Îlot végétal au cœur de Nantes

À Nantes, elle fait désormais partie du paysage estival. Installée à deux pas du Hangar à bananes, rendez-vous des fêtards et des amoureux de l’art, face à la Loire, la Cantine accueille habitants et touristes et leur offre un voyage à partir de produits locaux.

[Reportage et textes : Claire Baudiffier, photos ©Thomas Louapre]

La Cantine du voyage est l’une des étapes du désormais célèbre Voyage à Nantes, qui propose, depuis 2012, un parcours décalé et artistique dans la ville. ©Thomas Louapre

À la Cantine, on mange, de mai à octobre, sur de grandes tables en bois, assis sur un banc ou, si on est chanceux, dans un transat. Le concept ? Un menu unique (entrée, plat, dessert) concocté avec une majorité de produits locaux et de saison. ©Thomas Louapre

Chaque matin, l’équipe s’active en cuisine. La Cantine sert en ce moment entre 150 et 250 couverts par jour. Mais l’été 2016, c’était plutôt entre 800 et 1 200, explique Justine Michet, qui s’attèle à la préparation des salades pour l’entrée. ©Thomas Louapre

De la salade, des tomates, des carottes, quelques fleurs comestibles (cosmos, capucines, violettes ou œillets d’Inde) et des herbes aromatiques.

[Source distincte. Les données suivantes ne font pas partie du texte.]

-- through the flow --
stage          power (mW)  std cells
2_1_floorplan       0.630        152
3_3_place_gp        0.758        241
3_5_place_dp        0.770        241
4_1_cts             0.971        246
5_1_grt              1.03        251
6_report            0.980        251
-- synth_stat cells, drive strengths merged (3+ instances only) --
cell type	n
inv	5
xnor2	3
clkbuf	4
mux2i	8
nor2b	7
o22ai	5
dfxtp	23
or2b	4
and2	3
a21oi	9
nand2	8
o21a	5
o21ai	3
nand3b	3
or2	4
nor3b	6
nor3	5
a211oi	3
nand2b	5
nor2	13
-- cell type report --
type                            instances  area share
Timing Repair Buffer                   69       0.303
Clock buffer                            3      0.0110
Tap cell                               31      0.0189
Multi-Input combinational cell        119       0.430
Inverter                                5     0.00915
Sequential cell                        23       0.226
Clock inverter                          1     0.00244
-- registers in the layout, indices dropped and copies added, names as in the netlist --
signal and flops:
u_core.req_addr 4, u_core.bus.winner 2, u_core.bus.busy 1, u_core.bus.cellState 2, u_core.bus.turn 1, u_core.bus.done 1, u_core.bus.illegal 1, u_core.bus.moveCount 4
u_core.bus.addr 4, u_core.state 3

Au cœur de l’été, on y trouvait aussi parfois des radis. Et depuis cette année, cette entrée est composée avec des légumes produits à quelques pas. ©Thomas Louapre

Margot Bodin, 27 ans, saisonnière dans l’agriculture, livre chaque jour les légumes fraîchement récoltés dans le potager de la Cantine. Ainsi, depuis le mois de mai, 8 000 salades ont été plantées, chouchoutées puis acheminées dans les cuisines. Laitue de Doulon, cressonnette du Maroc, feuilles de chêne rouges ou vertes… Les gourmands ont découvert six variétés différentes, douze de basilic (thaï, citron, pourpre, genovese, vert italien, etc.), cinq de tomates, des fraises… ©Thomas Louapre

Le Potager, c’est 930 mètres carrés de cultures installées confortablement dans 2 230 palettes récupérées et 150 mètres cubes de terreau. Cinq semaines de montage ont été nécessaires. De la culture hors-sol mais sans aucun produit phytosanitaire, même pas de bouillie bordelaise, ville oblige. C’est aussi un lieu qui se veut pédagogique puisque les visiteurs peuvent accéder à une petite partie du potager et, lorsqu’il est fermé, glisser un œil à travers les lames de bois.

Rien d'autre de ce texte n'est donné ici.